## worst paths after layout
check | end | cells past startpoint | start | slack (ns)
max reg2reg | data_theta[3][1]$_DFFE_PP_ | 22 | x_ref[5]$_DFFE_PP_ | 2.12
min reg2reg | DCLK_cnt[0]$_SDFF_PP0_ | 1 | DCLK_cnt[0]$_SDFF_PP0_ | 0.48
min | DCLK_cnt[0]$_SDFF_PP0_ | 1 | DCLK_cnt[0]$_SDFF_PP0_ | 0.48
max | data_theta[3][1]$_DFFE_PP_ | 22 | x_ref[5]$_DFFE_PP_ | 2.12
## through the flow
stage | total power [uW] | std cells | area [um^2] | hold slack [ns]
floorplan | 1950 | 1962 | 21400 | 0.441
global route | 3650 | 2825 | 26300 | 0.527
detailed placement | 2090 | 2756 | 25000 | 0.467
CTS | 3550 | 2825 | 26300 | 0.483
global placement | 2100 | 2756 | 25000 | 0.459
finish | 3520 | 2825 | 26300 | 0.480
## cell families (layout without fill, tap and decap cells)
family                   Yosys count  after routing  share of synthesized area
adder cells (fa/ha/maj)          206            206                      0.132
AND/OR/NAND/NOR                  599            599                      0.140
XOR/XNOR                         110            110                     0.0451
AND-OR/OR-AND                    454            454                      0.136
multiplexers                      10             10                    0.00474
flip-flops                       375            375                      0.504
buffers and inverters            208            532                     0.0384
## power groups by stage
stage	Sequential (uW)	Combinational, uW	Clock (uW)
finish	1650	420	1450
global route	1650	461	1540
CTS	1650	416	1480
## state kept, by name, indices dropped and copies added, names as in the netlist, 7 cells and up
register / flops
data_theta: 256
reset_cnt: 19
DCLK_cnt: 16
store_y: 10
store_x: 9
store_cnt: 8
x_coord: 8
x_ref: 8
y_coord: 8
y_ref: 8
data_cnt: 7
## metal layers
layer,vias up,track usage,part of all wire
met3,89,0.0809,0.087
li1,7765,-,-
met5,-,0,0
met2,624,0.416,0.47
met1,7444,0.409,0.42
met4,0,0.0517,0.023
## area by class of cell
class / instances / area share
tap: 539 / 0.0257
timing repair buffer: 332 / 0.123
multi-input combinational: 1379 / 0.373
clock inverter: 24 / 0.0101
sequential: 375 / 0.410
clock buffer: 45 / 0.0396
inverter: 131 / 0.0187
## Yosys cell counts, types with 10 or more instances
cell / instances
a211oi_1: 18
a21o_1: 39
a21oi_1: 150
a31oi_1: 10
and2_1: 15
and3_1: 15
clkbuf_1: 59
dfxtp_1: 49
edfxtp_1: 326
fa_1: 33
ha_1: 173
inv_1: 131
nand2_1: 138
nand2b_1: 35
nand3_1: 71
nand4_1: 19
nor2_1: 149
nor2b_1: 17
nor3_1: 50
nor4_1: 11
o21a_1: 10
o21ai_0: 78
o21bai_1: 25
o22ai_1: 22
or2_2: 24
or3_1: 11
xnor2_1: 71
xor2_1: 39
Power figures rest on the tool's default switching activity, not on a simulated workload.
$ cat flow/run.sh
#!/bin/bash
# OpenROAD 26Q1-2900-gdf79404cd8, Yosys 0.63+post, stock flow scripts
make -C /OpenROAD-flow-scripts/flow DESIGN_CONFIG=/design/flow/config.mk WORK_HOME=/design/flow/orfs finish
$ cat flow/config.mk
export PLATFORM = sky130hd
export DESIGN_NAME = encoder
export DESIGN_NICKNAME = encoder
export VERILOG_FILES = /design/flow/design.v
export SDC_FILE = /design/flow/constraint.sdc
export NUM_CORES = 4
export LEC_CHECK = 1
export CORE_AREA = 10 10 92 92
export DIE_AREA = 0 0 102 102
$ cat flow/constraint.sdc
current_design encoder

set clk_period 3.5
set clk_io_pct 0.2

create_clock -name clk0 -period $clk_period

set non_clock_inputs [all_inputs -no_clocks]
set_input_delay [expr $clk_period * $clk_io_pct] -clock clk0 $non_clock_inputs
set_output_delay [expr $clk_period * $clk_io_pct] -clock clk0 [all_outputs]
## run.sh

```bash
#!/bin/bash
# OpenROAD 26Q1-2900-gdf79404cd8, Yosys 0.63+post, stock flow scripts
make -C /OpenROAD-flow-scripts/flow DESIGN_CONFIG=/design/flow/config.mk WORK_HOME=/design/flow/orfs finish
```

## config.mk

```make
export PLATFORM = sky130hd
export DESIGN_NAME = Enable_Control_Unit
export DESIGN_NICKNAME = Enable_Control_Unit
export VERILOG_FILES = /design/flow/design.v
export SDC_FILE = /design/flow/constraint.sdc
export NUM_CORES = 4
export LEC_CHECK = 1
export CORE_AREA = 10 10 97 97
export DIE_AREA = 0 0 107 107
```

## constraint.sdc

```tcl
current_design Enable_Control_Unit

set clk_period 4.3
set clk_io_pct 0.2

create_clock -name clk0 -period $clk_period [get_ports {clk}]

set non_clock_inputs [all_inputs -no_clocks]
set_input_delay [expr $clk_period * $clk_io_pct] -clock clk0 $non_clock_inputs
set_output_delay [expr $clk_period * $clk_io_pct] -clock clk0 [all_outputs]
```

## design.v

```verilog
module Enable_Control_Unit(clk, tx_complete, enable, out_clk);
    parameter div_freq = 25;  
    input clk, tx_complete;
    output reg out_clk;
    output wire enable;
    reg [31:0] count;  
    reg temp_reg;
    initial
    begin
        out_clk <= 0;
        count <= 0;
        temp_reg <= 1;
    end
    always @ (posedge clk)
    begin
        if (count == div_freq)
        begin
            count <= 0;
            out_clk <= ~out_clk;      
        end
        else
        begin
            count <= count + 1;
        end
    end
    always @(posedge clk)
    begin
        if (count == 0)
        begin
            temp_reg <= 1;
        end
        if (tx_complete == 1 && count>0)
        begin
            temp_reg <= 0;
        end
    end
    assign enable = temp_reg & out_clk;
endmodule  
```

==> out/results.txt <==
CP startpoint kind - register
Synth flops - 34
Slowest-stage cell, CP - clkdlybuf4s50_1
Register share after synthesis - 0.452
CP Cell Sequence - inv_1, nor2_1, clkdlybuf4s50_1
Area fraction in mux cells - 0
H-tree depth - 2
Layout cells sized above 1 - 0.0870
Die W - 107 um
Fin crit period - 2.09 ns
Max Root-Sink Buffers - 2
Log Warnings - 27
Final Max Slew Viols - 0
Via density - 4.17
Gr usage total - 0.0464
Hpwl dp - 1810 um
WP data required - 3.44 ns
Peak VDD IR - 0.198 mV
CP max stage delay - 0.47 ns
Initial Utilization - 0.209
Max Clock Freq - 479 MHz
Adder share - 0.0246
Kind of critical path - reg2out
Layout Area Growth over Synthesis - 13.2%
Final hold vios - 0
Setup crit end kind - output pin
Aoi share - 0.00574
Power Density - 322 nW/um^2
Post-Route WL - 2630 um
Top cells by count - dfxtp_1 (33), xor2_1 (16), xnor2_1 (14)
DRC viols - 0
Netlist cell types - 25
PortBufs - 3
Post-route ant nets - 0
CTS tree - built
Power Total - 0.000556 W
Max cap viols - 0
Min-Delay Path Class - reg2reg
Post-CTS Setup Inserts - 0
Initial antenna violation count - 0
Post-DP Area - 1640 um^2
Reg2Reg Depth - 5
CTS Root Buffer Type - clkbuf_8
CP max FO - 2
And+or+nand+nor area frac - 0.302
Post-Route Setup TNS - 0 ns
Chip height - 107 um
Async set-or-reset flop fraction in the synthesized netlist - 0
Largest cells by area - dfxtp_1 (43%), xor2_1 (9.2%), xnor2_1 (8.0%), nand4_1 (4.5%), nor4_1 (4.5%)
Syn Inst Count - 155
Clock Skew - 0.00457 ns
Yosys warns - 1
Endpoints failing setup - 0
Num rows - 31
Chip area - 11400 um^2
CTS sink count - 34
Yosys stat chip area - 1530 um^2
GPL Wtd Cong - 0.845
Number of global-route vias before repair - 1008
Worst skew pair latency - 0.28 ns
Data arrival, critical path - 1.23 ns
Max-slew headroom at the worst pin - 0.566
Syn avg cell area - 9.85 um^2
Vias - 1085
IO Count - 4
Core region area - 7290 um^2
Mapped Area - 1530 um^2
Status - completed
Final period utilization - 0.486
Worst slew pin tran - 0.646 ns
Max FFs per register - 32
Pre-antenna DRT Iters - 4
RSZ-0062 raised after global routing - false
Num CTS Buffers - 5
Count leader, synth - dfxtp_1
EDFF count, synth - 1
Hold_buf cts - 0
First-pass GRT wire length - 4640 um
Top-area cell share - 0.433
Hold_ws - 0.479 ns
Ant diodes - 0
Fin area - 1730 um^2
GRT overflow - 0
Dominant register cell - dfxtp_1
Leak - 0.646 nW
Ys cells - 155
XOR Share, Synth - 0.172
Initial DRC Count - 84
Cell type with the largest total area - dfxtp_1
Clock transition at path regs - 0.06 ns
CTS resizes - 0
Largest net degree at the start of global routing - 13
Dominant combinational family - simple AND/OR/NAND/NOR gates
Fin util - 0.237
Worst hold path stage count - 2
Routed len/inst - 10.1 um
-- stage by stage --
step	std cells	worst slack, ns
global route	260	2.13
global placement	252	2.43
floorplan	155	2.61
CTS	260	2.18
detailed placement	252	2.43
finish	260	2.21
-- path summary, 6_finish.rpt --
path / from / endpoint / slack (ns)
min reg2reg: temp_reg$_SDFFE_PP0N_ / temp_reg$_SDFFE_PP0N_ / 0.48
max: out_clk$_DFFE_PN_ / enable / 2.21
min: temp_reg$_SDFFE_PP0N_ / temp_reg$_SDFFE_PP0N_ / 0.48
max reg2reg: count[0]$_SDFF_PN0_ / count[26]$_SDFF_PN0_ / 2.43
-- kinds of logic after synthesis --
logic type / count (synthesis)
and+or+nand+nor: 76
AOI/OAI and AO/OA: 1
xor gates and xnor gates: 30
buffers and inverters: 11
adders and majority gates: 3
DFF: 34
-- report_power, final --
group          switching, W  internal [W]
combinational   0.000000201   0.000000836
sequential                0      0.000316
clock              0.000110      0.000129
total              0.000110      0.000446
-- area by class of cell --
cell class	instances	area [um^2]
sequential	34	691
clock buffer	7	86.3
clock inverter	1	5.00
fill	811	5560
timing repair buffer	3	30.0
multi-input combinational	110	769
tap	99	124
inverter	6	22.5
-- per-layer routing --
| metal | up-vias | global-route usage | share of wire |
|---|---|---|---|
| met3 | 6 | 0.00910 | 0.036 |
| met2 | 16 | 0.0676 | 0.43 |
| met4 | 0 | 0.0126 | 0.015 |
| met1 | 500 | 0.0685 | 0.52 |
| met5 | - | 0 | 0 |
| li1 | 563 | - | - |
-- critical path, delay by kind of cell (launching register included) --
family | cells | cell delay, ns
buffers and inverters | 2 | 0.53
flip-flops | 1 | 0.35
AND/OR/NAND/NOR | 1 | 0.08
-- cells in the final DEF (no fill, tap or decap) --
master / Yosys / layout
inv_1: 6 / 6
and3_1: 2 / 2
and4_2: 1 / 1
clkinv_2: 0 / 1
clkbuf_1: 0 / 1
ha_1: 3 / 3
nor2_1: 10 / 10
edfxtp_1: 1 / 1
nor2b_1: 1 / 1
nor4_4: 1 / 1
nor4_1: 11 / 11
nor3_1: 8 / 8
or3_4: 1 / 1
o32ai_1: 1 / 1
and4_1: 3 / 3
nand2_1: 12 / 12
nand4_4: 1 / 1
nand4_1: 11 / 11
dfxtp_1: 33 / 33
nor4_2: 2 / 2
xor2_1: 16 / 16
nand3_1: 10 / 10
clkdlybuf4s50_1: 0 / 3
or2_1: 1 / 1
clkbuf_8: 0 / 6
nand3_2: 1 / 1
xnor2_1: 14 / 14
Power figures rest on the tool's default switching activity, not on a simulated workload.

┄┄┄┄┄┄┄┄┄┄

• Exercise aim: Repeat only what lies between the first line of the data and the line containing "global placement |", both of those lines included, exactly as it stands.

• Response to the task:
## worst paths after layout
check | end | cells past startpoint | start | slack (ns)
max reg2reg | data_theta[3][1]$_DFFE_PP_ | 22 | x_ref[5]$_DFFE_PP_ | 2.12
min reg2reg | DCLK_cnt[0]$_SDFF_PP0_ | 1 | DCLK_cnt[0]$_SDFF_PP0_ | 0.48
min | DCLK_cnt[0]$_SDFF_PP0_ | 1 | DCLK_cnt[0]$_SDFF_PP0_ | 0.48
max | data_theta[3][1]$_DFFE_PP_ | 22 | x_ref[5]$_DFFE_PP_ | 2.12
## through the flow
stage | total power [uW] | std cells | area [um^2] | hold slack [ns]
floorplan | 1950 | 1962 | 21400 | 0.441
global route | 3650 | 2825 | 26300 | 0.527
detailed placement | 2090 | 2756 | 25000 | 0.467
CTS | 3550 | 2825 | 26300 | 0.483
global placement | 2100 | 2756 | 25000 | 0.459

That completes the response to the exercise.